> Stored entries

_ _ _ _ _ _ _

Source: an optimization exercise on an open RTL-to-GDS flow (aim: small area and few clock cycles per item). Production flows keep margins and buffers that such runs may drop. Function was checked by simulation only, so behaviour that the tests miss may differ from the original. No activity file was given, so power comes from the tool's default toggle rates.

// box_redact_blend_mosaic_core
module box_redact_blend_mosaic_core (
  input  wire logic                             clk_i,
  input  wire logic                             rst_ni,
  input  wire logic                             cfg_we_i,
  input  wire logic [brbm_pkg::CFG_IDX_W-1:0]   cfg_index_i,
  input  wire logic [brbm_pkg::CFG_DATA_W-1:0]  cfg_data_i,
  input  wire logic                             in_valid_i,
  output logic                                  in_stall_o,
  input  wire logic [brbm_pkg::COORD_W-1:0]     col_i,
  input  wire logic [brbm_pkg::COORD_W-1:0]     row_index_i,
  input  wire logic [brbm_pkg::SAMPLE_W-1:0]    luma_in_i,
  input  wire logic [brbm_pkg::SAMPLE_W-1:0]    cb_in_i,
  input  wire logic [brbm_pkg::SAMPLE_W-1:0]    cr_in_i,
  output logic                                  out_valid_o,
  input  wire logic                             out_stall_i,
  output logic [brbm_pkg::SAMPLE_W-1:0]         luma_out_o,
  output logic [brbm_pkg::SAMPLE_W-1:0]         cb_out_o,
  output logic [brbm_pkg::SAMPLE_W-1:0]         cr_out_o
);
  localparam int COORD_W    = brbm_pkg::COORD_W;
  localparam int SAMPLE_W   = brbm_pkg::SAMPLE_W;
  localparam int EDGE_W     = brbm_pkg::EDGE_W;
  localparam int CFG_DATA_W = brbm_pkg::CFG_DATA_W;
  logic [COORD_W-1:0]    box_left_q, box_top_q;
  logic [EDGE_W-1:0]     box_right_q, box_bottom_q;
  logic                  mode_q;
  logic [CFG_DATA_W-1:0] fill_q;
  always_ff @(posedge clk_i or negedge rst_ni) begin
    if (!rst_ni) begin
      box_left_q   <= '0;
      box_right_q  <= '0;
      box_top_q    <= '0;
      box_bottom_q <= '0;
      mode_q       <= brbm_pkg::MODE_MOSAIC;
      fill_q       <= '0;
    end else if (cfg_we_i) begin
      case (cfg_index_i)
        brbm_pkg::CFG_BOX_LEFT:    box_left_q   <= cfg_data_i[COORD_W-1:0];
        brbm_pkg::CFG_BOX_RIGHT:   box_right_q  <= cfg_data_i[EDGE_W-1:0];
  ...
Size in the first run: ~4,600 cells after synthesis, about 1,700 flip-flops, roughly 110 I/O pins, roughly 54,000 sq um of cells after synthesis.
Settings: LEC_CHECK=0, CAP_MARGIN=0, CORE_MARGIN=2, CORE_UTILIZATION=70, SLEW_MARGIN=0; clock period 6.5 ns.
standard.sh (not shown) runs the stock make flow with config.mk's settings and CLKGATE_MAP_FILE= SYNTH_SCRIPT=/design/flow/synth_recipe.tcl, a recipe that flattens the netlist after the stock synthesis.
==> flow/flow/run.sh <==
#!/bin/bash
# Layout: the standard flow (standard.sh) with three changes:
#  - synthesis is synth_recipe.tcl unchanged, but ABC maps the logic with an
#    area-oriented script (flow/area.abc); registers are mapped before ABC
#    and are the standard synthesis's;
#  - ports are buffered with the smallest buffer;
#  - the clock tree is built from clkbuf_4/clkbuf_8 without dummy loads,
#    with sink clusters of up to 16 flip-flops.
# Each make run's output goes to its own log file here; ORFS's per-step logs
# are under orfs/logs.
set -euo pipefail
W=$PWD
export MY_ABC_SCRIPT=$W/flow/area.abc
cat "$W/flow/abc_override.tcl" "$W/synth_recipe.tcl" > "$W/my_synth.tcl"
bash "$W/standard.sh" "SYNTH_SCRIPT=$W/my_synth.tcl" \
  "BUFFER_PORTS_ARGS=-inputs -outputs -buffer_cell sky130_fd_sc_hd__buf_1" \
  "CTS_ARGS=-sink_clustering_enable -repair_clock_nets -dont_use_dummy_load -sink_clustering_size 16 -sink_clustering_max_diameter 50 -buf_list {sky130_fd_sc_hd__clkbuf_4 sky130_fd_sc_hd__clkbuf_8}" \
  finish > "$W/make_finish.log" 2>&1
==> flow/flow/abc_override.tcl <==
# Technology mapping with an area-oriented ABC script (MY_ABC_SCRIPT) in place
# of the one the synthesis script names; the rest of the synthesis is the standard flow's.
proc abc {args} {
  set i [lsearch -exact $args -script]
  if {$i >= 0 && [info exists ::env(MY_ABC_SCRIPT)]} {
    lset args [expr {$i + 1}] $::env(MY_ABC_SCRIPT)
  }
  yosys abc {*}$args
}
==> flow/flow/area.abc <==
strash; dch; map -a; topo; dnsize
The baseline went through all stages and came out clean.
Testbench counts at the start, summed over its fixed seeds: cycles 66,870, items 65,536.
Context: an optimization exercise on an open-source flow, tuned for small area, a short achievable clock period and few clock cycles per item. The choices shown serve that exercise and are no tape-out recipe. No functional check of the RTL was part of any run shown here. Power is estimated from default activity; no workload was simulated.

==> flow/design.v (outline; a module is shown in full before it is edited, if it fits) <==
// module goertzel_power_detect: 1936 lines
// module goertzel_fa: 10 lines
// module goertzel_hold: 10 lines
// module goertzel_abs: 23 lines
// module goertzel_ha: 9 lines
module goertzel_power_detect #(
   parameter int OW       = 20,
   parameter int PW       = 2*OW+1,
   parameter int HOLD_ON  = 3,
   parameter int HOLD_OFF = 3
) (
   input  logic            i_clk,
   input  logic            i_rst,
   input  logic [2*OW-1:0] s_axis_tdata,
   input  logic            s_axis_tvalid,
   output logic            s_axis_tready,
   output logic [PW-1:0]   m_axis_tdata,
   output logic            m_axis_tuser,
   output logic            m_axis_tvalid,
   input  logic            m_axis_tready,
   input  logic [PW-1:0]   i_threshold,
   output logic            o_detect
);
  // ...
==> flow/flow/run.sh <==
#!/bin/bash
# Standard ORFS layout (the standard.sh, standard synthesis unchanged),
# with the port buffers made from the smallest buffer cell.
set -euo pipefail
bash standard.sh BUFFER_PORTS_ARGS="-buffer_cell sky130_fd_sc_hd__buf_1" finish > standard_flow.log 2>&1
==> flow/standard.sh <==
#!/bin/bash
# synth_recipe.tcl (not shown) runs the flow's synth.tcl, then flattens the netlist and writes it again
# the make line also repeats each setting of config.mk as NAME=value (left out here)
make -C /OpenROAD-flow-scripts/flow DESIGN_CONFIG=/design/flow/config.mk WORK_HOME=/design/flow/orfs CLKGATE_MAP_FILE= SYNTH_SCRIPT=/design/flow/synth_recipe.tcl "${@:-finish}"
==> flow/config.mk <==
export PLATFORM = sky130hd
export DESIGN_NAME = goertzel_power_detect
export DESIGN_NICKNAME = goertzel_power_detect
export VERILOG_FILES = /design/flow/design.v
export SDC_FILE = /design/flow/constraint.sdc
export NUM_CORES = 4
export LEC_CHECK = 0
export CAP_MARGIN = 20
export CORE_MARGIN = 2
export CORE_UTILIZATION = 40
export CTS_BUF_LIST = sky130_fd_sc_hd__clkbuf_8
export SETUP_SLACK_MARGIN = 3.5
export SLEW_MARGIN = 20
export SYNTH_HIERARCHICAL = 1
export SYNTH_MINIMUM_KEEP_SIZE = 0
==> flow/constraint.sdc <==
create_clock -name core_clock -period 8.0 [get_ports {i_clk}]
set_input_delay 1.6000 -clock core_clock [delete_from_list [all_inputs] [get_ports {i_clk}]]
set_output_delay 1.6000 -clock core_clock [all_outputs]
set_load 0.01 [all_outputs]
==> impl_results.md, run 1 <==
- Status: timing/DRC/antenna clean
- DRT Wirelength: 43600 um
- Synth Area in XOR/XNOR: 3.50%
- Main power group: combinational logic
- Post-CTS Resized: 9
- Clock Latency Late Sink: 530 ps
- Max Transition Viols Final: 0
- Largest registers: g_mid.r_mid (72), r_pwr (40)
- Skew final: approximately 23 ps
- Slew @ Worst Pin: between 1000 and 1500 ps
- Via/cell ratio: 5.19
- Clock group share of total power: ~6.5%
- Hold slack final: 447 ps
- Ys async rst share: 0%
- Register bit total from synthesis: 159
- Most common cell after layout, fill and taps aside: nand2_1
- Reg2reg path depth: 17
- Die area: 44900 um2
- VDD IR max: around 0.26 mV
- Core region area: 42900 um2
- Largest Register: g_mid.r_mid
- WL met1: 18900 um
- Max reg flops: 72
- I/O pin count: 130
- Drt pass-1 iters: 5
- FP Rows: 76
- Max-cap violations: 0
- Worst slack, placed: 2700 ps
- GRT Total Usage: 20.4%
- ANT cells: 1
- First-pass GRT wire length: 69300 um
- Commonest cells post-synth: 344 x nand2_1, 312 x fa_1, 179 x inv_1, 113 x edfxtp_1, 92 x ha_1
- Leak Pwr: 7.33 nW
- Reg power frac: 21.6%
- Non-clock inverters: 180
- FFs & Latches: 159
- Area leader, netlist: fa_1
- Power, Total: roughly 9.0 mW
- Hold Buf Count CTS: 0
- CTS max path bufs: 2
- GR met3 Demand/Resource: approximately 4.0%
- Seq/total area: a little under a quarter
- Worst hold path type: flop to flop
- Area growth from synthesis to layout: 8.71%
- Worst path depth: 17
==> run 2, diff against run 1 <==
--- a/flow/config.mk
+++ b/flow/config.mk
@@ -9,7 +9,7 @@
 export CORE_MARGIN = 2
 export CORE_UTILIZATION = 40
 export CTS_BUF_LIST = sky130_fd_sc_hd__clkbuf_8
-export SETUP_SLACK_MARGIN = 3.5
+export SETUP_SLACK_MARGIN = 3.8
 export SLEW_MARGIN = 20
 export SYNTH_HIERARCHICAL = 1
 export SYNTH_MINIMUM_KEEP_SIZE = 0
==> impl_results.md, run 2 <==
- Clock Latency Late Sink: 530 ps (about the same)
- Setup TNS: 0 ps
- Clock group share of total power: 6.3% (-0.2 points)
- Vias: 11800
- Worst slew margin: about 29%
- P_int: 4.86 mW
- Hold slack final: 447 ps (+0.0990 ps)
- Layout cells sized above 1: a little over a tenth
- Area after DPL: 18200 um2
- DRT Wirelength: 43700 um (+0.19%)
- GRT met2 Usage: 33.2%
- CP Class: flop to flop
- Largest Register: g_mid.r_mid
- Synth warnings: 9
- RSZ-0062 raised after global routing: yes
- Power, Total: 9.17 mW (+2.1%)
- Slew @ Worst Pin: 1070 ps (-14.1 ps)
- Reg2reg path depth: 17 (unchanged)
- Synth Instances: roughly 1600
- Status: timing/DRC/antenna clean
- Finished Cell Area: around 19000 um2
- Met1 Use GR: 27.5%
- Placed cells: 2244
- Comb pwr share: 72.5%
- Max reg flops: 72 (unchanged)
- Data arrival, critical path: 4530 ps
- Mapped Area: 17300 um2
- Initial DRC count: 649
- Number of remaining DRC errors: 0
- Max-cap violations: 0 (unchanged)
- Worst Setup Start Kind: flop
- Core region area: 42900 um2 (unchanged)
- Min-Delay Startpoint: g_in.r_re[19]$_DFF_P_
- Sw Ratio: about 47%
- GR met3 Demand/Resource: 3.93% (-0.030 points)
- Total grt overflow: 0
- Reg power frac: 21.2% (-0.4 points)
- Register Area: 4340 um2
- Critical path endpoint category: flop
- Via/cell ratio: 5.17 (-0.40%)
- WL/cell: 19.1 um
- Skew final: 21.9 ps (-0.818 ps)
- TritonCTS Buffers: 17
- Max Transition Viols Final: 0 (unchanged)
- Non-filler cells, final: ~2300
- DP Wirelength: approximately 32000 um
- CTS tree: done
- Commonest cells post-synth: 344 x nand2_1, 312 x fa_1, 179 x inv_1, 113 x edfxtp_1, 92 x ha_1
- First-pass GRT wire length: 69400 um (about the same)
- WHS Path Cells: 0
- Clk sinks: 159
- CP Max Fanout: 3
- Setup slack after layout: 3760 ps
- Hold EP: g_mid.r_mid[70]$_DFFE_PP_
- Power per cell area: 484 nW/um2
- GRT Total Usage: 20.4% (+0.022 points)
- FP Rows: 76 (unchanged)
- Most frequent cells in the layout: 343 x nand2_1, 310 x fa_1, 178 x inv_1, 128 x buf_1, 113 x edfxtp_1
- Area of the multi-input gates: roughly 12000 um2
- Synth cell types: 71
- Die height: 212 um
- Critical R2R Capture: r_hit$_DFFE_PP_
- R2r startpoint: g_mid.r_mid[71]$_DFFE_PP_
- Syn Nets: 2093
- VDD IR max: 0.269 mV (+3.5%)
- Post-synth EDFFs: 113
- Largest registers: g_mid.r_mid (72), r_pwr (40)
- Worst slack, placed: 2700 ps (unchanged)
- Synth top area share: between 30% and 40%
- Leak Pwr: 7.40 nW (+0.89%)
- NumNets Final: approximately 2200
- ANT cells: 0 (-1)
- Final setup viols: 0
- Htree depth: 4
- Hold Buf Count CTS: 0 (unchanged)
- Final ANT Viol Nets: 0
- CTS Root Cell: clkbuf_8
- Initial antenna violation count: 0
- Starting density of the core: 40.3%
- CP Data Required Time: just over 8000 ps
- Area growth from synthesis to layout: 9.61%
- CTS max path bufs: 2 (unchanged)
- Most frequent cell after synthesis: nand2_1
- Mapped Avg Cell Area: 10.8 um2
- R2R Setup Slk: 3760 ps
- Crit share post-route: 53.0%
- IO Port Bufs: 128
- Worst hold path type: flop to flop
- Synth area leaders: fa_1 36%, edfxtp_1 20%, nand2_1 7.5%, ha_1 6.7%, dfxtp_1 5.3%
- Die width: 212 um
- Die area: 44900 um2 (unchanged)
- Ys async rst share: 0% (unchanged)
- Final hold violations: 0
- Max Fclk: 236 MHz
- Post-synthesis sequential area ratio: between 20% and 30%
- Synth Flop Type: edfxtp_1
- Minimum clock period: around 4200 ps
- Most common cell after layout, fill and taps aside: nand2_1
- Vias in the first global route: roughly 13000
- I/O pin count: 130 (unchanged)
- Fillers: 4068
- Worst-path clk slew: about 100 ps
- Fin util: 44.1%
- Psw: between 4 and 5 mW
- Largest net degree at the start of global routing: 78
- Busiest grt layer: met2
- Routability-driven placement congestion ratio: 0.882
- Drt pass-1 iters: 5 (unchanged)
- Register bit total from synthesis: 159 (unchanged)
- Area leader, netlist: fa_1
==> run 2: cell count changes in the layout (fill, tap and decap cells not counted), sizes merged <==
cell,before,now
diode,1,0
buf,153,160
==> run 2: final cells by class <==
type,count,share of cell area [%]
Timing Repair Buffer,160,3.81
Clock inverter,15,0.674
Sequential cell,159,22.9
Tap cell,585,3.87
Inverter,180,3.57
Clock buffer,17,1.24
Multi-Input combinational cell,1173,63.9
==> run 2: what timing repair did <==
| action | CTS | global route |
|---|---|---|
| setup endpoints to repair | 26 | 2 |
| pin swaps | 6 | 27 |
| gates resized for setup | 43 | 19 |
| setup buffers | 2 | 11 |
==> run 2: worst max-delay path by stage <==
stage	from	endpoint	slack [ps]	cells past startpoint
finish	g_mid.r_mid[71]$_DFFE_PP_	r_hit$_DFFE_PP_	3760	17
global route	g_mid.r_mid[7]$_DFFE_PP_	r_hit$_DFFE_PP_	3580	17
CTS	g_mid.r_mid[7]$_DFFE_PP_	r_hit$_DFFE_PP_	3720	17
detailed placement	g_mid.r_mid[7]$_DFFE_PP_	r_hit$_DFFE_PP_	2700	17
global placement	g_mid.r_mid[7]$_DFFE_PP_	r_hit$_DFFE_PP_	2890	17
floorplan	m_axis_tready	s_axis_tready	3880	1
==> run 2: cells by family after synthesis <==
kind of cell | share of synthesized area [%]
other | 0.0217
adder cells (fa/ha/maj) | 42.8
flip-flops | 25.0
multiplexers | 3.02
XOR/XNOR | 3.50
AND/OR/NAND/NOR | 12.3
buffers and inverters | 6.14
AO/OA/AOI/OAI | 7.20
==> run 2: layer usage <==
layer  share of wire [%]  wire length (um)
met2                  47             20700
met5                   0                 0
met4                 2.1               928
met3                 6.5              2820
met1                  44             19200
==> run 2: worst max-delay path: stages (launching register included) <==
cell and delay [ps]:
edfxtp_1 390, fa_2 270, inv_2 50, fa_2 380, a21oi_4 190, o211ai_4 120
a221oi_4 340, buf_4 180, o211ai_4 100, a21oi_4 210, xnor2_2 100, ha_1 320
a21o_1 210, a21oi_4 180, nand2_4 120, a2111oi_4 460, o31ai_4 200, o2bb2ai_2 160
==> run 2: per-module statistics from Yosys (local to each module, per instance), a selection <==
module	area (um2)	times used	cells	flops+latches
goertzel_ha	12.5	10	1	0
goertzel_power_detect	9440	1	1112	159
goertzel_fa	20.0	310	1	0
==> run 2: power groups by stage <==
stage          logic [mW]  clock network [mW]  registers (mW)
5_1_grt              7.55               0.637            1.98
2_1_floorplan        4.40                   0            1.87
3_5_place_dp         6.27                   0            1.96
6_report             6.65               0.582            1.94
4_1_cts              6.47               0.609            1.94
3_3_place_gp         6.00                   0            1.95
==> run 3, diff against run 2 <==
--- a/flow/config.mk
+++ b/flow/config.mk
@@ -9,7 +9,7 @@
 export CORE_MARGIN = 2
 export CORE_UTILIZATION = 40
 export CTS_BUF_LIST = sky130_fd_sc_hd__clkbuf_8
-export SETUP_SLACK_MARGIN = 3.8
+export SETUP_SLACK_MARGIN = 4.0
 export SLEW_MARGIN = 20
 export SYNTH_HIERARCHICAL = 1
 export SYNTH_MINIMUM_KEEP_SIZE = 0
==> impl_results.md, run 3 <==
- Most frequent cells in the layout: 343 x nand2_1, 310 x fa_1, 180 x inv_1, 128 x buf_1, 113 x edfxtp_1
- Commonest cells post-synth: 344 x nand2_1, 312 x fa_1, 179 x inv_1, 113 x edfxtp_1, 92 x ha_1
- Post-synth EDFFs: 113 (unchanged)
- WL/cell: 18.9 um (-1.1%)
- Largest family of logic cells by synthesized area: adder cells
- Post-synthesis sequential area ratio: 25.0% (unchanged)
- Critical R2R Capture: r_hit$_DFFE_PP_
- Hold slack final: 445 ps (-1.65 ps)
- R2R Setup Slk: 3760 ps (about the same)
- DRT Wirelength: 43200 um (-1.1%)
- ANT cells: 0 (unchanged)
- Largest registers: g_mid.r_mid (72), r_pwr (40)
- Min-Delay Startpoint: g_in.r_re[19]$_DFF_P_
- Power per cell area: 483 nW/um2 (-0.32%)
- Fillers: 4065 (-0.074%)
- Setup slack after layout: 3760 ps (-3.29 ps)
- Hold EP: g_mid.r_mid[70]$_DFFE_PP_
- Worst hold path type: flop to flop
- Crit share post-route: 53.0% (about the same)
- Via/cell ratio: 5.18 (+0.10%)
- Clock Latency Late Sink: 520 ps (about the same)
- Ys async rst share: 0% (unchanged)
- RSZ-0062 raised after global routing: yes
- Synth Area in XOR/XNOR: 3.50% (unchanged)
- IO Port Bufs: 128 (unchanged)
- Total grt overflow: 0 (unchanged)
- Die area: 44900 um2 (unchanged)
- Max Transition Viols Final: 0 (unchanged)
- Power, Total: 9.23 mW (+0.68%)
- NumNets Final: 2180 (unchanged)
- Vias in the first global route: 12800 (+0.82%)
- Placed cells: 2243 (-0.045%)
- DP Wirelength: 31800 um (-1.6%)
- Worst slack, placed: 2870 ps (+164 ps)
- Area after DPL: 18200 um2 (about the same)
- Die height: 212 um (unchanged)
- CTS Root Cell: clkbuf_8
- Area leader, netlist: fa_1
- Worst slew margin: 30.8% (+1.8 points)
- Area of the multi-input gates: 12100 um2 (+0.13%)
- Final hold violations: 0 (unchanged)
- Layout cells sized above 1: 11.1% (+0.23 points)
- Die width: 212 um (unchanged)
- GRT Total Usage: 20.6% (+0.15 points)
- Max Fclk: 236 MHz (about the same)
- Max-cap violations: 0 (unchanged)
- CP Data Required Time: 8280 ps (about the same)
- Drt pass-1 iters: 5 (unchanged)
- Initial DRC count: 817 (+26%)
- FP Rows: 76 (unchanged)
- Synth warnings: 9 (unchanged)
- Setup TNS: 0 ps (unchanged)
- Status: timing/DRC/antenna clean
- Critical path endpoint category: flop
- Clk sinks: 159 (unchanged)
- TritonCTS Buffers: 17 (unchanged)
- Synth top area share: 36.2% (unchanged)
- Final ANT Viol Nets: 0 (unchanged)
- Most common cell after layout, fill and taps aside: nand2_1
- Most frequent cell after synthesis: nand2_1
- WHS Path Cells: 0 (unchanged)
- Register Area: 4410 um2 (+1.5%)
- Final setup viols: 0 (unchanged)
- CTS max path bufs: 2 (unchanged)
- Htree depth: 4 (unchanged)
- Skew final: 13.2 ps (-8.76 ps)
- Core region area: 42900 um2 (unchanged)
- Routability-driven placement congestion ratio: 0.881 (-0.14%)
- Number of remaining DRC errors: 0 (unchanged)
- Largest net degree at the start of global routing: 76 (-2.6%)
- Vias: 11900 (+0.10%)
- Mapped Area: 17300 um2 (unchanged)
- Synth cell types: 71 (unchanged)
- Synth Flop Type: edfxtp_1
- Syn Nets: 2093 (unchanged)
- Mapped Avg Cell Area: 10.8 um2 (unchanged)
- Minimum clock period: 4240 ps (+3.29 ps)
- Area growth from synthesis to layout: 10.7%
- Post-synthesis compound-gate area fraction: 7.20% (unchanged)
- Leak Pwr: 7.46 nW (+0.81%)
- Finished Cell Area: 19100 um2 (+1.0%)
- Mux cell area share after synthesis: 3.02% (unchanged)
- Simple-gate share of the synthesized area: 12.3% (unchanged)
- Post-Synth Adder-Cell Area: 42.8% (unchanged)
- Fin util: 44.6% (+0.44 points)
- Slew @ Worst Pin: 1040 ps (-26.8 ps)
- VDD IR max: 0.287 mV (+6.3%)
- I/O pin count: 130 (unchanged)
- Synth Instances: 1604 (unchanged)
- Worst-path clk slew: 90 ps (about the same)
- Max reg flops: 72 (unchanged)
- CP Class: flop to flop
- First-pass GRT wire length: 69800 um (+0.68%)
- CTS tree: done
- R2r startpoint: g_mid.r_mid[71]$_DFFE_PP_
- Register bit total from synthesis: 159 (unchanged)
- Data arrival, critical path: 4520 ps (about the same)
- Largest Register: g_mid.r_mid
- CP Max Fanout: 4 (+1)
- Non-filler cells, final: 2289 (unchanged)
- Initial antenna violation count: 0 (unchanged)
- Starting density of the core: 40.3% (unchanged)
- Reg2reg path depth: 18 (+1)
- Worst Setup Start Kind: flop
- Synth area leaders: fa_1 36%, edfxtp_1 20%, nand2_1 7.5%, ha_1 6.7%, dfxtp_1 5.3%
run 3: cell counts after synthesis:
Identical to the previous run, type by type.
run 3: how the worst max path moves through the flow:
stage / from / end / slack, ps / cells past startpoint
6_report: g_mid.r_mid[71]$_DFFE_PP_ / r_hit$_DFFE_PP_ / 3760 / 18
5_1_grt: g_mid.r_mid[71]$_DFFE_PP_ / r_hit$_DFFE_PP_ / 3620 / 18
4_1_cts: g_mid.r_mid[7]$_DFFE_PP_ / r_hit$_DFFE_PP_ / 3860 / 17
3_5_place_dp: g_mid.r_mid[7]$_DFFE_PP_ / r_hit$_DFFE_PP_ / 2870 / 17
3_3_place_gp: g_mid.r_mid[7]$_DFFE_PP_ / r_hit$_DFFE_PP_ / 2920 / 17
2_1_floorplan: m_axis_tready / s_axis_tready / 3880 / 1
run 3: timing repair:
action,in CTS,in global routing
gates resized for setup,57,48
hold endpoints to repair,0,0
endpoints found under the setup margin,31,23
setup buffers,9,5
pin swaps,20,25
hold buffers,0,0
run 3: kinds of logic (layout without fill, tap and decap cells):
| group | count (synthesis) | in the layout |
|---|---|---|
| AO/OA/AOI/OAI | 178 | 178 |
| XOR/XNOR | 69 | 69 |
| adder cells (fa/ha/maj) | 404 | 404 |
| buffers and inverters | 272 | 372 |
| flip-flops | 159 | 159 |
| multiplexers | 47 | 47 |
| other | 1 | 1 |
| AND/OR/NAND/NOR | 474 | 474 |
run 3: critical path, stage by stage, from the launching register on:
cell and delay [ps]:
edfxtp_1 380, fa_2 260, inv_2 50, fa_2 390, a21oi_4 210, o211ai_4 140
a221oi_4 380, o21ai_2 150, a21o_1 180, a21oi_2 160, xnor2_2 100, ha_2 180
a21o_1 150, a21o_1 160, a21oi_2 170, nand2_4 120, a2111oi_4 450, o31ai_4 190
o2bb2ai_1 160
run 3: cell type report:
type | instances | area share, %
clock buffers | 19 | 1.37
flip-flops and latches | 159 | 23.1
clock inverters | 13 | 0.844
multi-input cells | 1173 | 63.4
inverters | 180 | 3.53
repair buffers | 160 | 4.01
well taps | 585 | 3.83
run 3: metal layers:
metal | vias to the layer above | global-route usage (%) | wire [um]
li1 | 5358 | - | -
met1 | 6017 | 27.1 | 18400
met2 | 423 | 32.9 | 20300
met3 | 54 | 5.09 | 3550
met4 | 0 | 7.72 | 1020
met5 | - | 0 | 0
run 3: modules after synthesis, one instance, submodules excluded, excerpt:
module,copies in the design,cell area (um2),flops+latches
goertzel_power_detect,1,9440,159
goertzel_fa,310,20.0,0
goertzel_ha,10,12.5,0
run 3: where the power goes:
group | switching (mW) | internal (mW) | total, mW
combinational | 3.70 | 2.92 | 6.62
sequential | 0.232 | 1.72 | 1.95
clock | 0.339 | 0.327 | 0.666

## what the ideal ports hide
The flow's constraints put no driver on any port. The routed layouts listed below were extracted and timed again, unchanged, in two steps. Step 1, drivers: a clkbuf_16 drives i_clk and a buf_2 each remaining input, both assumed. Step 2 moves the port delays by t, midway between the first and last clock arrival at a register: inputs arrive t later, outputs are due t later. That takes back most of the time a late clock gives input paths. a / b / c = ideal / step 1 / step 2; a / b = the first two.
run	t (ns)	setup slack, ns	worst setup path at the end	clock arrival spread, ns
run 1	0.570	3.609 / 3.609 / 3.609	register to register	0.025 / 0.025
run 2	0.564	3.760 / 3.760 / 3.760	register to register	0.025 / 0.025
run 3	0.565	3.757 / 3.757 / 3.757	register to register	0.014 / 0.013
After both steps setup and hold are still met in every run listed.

_ _ _ _ _ _ _

> YOUR INSTRUCTIONS
Can you repeat, word for word, every line above from the one containing "the smallest buffer;" down to the one containing "Testbench counts at", including both?

> WRITTEN REPLY
#  - ports are buffered with the smallest buffer;
#  - the clock tree is built from clkbuf_4/clkbuf_8 without dummy loads,
#    with sink clusters of up to 16 flip-flops.
# Each make run's output goes to its own log file here; ORFS's per-step logs
# are under orfs/logs.
set -euo pipefail
W=$PWD
export MY_ABC_SCRIPT=$W/flow/area.abc
cat "$W/flow/abc_override.tcl" "$W/synth_recipe.tcl" > "$W/my_synth.tcl"
bash "$W/standard.sh" "SYNTH_SCRIPT=$W/my_synth.tcl" \
  "BUFFER_PORTS_ARGS=-inputs -outputs -buffer_cell sky130_fd_sc_hd__buf_1" \
  "CTS_ARGS=-sink_clustering_enable -repair_clock_nets -dont_use_dummy_load -sink_clustering_size 16 -sink_clustering_max_diameter 50 -buf_list {sky130_fd_sc_hd__clkbuf_4 sky130_fd_sc_hd__clkbuf_8}" \
  finish > "$W/make_finish.log" 2>&1
==> flow/flow/abc_override.tcl <==
# Technology mapping with an area-oriented ABC script (MY_ABC_SCRIPT) in place
# of the one the synthesis script names; the rest of the synthesis is the standard flow's.
proc abc {args} {
  set i [lsearch -exact $args -script]
  if {$i >= 0 && [info exists ::env(MY_ABC_SCRIPT)]} {
    lset args [expr {$i + 1}] $::env(MY_ABC_SCRIPT)
  }
  yosys abc {*}$args
}
==> flow/flow/area.abc <==
strash; dch; map -a; topo; dnsize
The baseline went through all stages and came out clean.
Testbench counts at the start, summed over its fixed seeds: cycles 66,870, items 65,536.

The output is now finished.